In another aspect, the present invention provides a pharmaceutical composition for treating a CD38-positive cancer, comprising the monoclonal antibody or the antigen-binding fragment thereof of the present disclosure, and a pharmaceutically acceptable carrier. In some embodiments, the cancer is a hematologic cancer. In some embodiments, the hematologic cancer is selected from multiple myeloma (e.g., relapsed/refractory multiple myeloma (R/R MM)), leukemia, or lymphoma. In some embodiments, the leukemia is selected from acute lymphocytic leukemia (ALL), acute myelogenous leukemia (AML), chronic lymphocytic leukemia (CLL), chronic myelogenous leukemia (CML), juvenile myelomonocytic leukemia (JML), adult T-cell lymphocytic leukemia (ATL), and plasma cell leukemia; the lymphoma is selected from small lymphocytic lymphoma, lymphoplasmacytic lymphoma, marginal zone lymphoma, follicular lymphoma, mantle cell lymphoma, diffuse large cell B-cell lymphoma, and Burkitt lymphoma.
In some embodiments, the cancer is a solid tumor. In some embodiments, the solid tumor is selected from melanoma, lung cancer, squamous non-small cell lung cancer (NSCLC), non-squamous NSCLC, colorectal cancer, prostate cancer, castration-resistant prostate cancer, gastric cancer, ovarian cancer, liver cancer, pancreatic cancer, thyroid cancer, head and neck squamous cell carcinoma, esophagus or gastrointestinal cancer, breast cancer, fallopian tube cancer, brain cancer, urethral cancer, genitourinary cancer, endometrial cancer, cervical cancer, lung adenocarcinoma, renal cell carcinoma (RCC), mesothelioma, nasopharyngeal carcinoma (NPC), esophagus cancer, and gastrointestinal cancer.
In some embodiments, the pharmaceutical composition further comprises a second therapeutic agent for treating the same cancer. In some embodiments, the second therapeutic agent is a chemotherapeutic agent, a radiotherapeutic agent, or a biological agent. In some embodiments, the biological agent is a monoclonal antibody, an ADC, an oncolytic virus, or CAR-T therapy.

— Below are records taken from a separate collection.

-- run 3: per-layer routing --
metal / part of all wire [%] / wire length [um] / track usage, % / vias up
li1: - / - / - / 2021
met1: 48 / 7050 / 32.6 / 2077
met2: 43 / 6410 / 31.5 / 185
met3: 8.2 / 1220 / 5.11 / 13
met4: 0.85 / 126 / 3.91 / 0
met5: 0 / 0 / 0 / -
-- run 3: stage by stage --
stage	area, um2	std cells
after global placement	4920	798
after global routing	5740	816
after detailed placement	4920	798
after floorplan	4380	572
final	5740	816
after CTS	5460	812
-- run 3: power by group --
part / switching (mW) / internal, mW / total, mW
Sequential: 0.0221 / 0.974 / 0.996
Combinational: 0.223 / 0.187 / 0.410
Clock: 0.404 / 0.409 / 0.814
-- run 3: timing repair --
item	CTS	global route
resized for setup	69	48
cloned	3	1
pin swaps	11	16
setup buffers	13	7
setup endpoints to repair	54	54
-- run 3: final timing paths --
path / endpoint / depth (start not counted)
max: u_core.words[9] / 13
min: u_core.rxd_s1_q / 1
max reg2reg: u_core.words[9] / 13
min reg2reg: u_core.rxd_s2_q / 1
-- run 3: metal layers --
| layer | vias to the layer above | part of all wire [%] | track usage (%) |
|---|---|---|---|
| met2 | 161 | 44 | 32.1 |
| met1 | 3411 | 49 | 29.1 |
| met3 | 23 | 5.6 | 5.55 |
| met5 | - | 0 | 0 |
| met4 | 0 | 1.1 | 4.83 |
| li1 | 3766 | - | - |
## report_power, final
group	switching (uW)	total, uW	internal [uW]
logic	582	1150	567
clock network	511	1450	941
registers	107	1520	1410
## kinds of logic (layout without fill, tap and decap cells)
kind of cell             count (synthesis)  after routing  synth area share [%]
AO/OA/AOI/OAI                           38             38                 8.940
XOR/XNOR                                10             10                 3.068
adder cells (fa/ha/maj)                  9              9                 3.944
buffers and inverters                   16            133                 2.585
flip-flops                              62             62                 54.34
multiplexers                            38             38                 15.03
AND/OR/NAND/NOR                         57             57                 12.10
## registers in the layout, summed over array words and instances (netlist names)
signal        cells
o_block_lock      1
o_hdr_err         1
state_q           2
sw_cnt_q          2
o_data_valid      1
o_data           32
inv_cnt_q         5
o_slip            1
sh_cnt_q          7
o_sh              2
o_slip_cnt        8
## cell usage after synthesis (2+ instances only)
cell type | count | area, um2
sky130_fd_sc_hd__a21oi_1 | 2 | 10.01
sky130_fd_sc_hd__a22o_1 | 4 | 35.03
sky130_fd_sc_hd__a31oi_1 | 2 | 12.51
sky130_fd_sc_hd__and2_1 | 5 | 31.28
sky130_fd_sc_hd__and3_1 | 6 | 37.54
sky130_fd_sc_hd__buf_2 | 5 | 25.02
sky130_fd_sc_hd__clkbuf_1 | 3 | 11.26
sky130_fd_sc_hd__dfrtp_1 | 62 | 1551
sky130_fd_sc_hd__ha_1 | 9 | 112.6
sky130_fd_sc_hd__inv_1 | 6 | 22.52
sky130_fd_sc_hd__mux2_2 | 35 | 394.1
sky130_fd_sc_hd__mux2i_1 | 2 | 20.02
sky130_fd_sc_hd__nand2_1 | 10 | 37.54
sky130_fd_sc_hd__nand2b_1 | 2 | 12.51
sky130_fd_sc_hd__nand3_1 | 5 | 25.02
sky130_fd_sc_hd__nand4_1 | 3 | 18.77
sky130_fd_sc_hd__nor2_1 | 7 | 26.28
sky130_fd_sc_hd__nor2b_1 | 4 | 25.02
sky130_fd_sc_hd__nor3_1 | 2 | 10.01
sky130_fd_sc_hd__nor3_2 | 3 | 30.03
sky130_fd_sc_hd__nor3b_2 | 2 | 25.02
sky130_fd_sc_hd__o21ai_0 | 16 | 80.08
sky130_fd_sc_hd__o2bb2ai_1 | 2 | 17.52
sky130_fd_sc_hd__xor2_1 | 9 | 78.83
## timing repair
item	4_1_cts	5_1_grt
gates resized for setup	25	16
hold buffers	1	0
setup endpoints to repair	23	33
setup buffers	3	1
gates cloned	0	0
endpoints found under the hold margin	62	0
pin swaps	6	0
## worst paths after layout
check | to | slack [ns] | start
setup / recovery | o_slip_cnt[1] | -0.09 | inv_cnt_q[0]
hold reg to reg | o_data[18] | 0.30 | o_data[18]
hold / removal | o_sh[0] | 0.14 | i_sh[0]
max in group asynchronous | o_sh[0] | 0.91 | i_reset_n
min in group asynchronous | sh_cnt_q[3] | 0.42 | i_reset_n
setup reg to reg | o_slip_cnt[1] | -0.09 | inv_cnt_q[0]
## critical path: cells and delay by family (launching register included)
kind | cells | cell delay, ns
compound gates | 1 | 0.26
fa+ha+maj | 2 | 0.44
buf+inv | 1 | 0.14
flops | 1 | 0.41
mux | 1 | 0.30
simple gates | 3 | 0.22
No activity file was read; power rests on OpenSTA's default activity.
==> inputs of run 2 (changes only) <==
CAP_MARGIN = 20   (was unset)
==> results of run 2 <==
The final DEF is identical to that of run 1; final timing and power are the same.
`config.mk`:
```
export PLATFORM = sky130hd
export DESIGN_NAME = pipe_skid_buf
export DESIGN_NICKNAME = d
export VERILOG_FILES = /design/src/rtl/pipe_skid_buf.sv
export SDC_FILE = /design/constraint.sdc
export NUM_CORES = 1
export LEC_CHECK = 0
export BUFFER_PORTS_ARGS = -buffer_cell sky130_fd_sc_hd__buf_2
export CAP_MARGIN = 40
export CORE_ASPECT_RATIO = 1.4
export CORE_UTILIZATION = 30
export CTS_BUF_LIST = sky130_fd_sc_hd__clkbuf_8 sky130_fd_sc_hd__clkbuf_16
export DETAILED_ROUTE_END_ITERATION = 12
export SLEW_MARGIN = 20
export SYNTH_ARGS = -nofsm -noshare
export SYNTH_HDL_FRONTEND = slang
export SYNTH_SLANG_ARGS = --single-unit
```
`constraint.sdc`:
```
create_clock -name clk -period 2.8 [get_ports clk]
set_input_delay 0.42 -clock clk [delete_from_list [all_inputs] [get_ports clk]]
set_output_delay 0.42 -clock clk [all_outputs]
set_load 0.1 [all_outputs]
```
`src/rtl/pipe_skid_buf.sv`:
```
// Elastic pipeline stage: registered in_ready, one main entry plus one skid entry.
// Optional backpressure cycle counter enabled by PIPE_SKID_STALL_CNT_EN.
//
// state    | meaning
// ---------+------------------------------------------
// ST_EMPTY | no payload held, out_valid low
// ST_BUSY  | main entry valid, skid entry free
// ST_FULL  | main and skid entries valid, in_ready low
module pipe_skid_buf #(
    parameter int DATA_WIDTH = 32
) (
    input  logic                  clk,
    input  logic                  rst,
    input  logic                  flush,
    input  logic                  in_valid,
    output logic                  in_ready,
    input  logic [DATA_WIDTH-1:0] in_data,
    output logic                  out_valid,
    input  logic                  out_ready,
`ifdef PIPE_SKID_STALL_CNT_EN
    output logic [31:0]           stall_cnt,
`endif
    output logic [DATA_WIDTH-1:0] out_data
);

    typedef enum logic [1:0] {
        ST_EMPTY = 2'd0,
        ST_BUSY  = 2'd1,
        ST_FULL  = 2'd2
    } state_t;

    state_t                state_q;
    state_t                state_nxt;
    logic                  in_ready_q;
    logic [DATA_WIDTH-1:0] main_q;
    logic [DATA_WIDTH-1:0] skid_q;
    logic                  in_fire;
    logic                  out_fire;
    logic                  load_main;
    logic                  main_from_skid;
    logic                  load_skid;

    // in_ready is a flop fed from the next state, so it never depends
    // combinationally on out_ready.
    always_ff @(posedge clk or posedge rst) begin
        if (rst) begin
            state_q    <= ST_EMPTY;
            in_ready_q <= 1'b1;
        end else begin
            state_q    <= state_nxt;
            in_ready_q <= (state_nxt != ST_FULL);
        end
    end

    always_comb begin
        state_nxt = state_q;
        if (flush) begin
            state_nxt = ST_EMPTY;
        end else begin
            case (state_q)
                ST_EMPTY: if (in_fire) state_nxt = ST_BUSY;
                ST_BUSY: begin
                    if (in_fire && !out_fire)      state_nxt = ST_FULL;
                    else if (!in_fire && out_fire) state_nxt = ST_EMPTY;
                end
                ST_FULL:  if (out_fire) state_nxt = ST_BUSY;
                default:  state_nxt = ST_EMPTY;
            endcase
        end
    end

    always_comb begin
        out_valid      = (state_q != ST_EMPTY);
        in_ready       = in_ready_q;
        in_fire        = in_valid && in_ready_q;
        out_fire       = out_valid && out_ready;
        load_main      = 1'b0;
        main_from_skid = 1'b0;
        load_skid      = 1'b0;
        if (!flush) begin
            case (state_q)
                ST_EMPTY: load_main = in_fire;
                ST_BUSY: begin
                    load_main = in_fire && out_fire;
                    load_skid = in_fire && !out_fire;
                end
                ST_FULL: begin
                    load_main      = out_fire;
                    main_from_skid = 1'b1;
                end
                default: ;
            endcase
        end
    end

    // Flush leaves the data registers untouched; only the state is emptied.
    always_ff @(posedge clk or posedge rst) begin
        if (rst) begin
            main_q <= '0;
            skid_q <= '0;
        end else begin
            if (load_skid) skid_q <= in_data;
            if (load_main) main_q <= main_from_skid ? skid_q : in_data;
        end
    end

    assign out_data = main_q;

`ifdef PIPE_SKID_STALL_CNT_EN
    always_ff @(posedge clk or posedge rst) begin
        if (rst) begin
            stall_cnt <= '0;
        end else if (out_valid && !out_ready && (stall_cnt != 32'hFFFF_FFFF)) begin
            stall_cnt <= stall_cnt + 32'd1;
        end
    end
`endif

endmodule

```
File: src/rtl/ex_mem_lane_arbiter.sv
// Execute-to-memory boundary: squashes lanes younger than the oldest redirect,
// serialises surviving dcache requests in lane order and registers the bundle into mem.

module ex_mem_lane_slot (
    input  logic valid,
    input  logic mem_req,
    input  logic excp,
    input  logic older_redirect,
    output logic survive,
    output logic req
);
    assign survive = valid & ~older_redirect;
    assign req     = survive & mem_req & ~excp;
endmodule

module ex_mem_lane_arbiter #(
    parameter  int LANES     = 4,
    parameter  int ADDR_W    = 32,
    parameter  int DATA_W    = 32,
    parameter  int PAYLOAD_W = 128,
    localparam int STRB_W    = DATA_W / 8,
    localparam int IDX_W     = (LANES > 1) ? $clog2(LANES) : 1
) (
    input  logic                                clk,
    input  logic                                rst,
    input  logic                                flush,
    input  logic                                pause,
    input  logic [LANES-1:0]                    lane_valid_i,
    input  logic [LANES-1:0][PAYLOAD_W-1:0]     lane_payload_i,
    input  logic [LANES-1:0]                    lane_mem_req_i,
    input  logic [LANES-1:0]                    lane_mem_op_i,
    input  logic [LANES-1:0][ADDR_W-1:0]        lane_vaddr_i,
    input  logic [LANES-1:0][DATA_W-1:0]        lane_wdata_i,
    input  logic [LANES-1:0][STRB_W-1:0]        lane_wstrb_i,
    input  logic [LANES-1:0]                    lane_br_flush_i,
    input  logic [LANES-1:0][ADDR_W-1:0]        lane_br_target_i,
    input  logic [LANES-1:0]                    lane_excp_i,
    output logic                                dc_valid_o,
    output logic                                dc_op_o,
    output logic [ADDR_W-1:0]                   dc_vaddr_o,
    output logic [DATA_W-1:0]                   dc_wdata_o,
    output logic [STRB_W-1:0]                   dc_wstrb_o,
    input  logic                                dc_addr_ok_i,
    output logic                                pause_o,
    output logic                                branch_flush_o,
    output logic [ADDR_W-1:0]                   branch_target_o,
    output logic                                excp_flush_o,
    output logic [LANES-1:0]                    mem_valid_o,
    output logic [LANES-1:0][PAYLOAD_W-1:0]     mem_payload_o,
    output logic                                upd_valid_o,
    output logic [IDX_W-1:0]                    upd_lane_o,
    output logic [ADDR_W-1:0]                   upd_target_o
);
    logic [LANES-1:0] redirect, older, survive, req, pending, served;
    logic [IDX_W-1:0] f_idx, cur;
    logic             has_f, hs, last_req, stage_go;

    assign redirect = lane_valid_i & (lane_br_flush_i | lane_excp_i);
    assign has_f    = |redirect;

    // older[i]: some lane below i redirects, so lane i is squashed
    always_comb begin
        older[0] = 1'b0;
        for (int i = 1; i < LANES; i++)
            older[i] = older[i-1] | redirect[i-1];
    end

    for (genvar g = 0; g < LANES; g++) begin : g_lane
        ex_mem_lane_slot u_slot (
            .valid          (lane_valid_i[g]),
            .mem_req        (lane_mem_req_i[g]),
            .excp           (lane_excp_i[g]),
            .older_redirect (older[g]),
            .survive        (survive[g]),
            .req            (req[g])
        );
    end

    always_comb begin
        f_idx = '0;
        for (int i = LANES - 1; i >= 0; i--)
            if (redirect[i]) f_idx = IDX_W'(i);
    end

    assign pending = req & ~served;

    always_comb begin
        cur = '0;
        for (int i = LANES - 1; i >= 0; i--)
            if (pending[i]) cur = IDX_W'(i);
    end

    assign last_req   = (pending & (pending - LANES'(1))) == '0;
    assign dc_valid_o = rst & (|pending) & ~pause & ~flush;
    assign hs         = dc_valid_o & dc_addr_ok_i;
    assign pause_o    = rst & (|pending) & ~(hs & last_req);
    assign stage_go   = rst & ~pause_o & ~pause;

    assign dc_op_o    = rst & lane_mem_op_i[cur];
    assign dc_vaddr_o = rst ? lane_vaddr_i[cur] : '0;
    assign dc_wdata_o = rst ? lane_wdata_i[cur] : '0;
    assign dc_wstrb_o = rst ? lane_wstrb_i[cur] : '0;

    // an exception on the redirect lane suppresses its branch redirect
    assign branch_flush_o  = stage_go & has_f & lane_br_flush_i[f_idx] & ~lane_excp_i[f_idx];
    assign excp_flush_o    = stage_go & has_f & lane_excp_i[f_idx];
    assign branch_target_o = rst ? lane_br_target_i[f_idx] : '0;

    always_ff @(posedge clk or negedge rst) begin
        if (!rst)
            served <= '0;
        else if (flush || (!pause_o && !pause))
            served <= '0;
        else if (hs)
            served[cur] <= 1'b1;
    end

    always_ff @(posedge clk or negedge rst) begin
        if (!rst) begin
            mem_valid_o   <= '0;
            mem_payload_o <= '0;
        end else if (flush) begin
            mem_valid_o   <= '0;
        end else if (pause_o && !pause) begin
            mem_valid_o   <= '0;
        end else if (!pause) begin
            mem_valid_o   <= survive;
            mem_payload_o <= lane_payload_i;
        end
    end

    always_ff @(posedge clk or negedge rst) begin
        if (!rst) begin
            upd_valid_o  <= 1'b0;
            upd_lane_o   <= '0;
            upd_target_o <= '0;
        end else begin
            upd_valid_o <= branch_flush_o;
            if (branch_flush_o) begin
                upd_lane_o   <= f_idx;
                upd_target_o <= lane_br_target_i[f_idx];
            end
        end
    end
endmodule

In another aspect, the present disclosure also provides a nucleotide sequence encoding the monoclonal antibody or the antigen-binding fragment thereof of the present invention. In another aspect, the present disclosure also provides a vector comprising the aforementioned nucleotide sequence. In another aspect, the present disclosure also provides a non-human host cell comprising the aforementioned vector. In addition, the present disclosure also provides a cell line that produces the monoclonal antibody or the antigen-binding fragment thereof of the present disclosure, a recombinant expression vector comprising the nucleotide of the present disclosure, and a method for preparing an antibody by culturing an antibody-producing cell line.
In another aspect, the present disclosure also provides use of the monoclonal antibody or the antigen-binding fragment thereof or the pharmaceutical composition of the present invention in the preparation of a medicament for treating a CD38-positive cancer.
In another aspect, the present invention also provides a method for treating a CD38-positive cancer in a subject, comprising administering to the subject a therapeutically effective amount of any of the monoclonal antibodies or antigen-binding fragments thereof of the present invention or any of the pharmaceutical compositions of the present invention. In some embodiments, the method also comprises administering to the subject the second therapeutic agent simultaneously or in any order.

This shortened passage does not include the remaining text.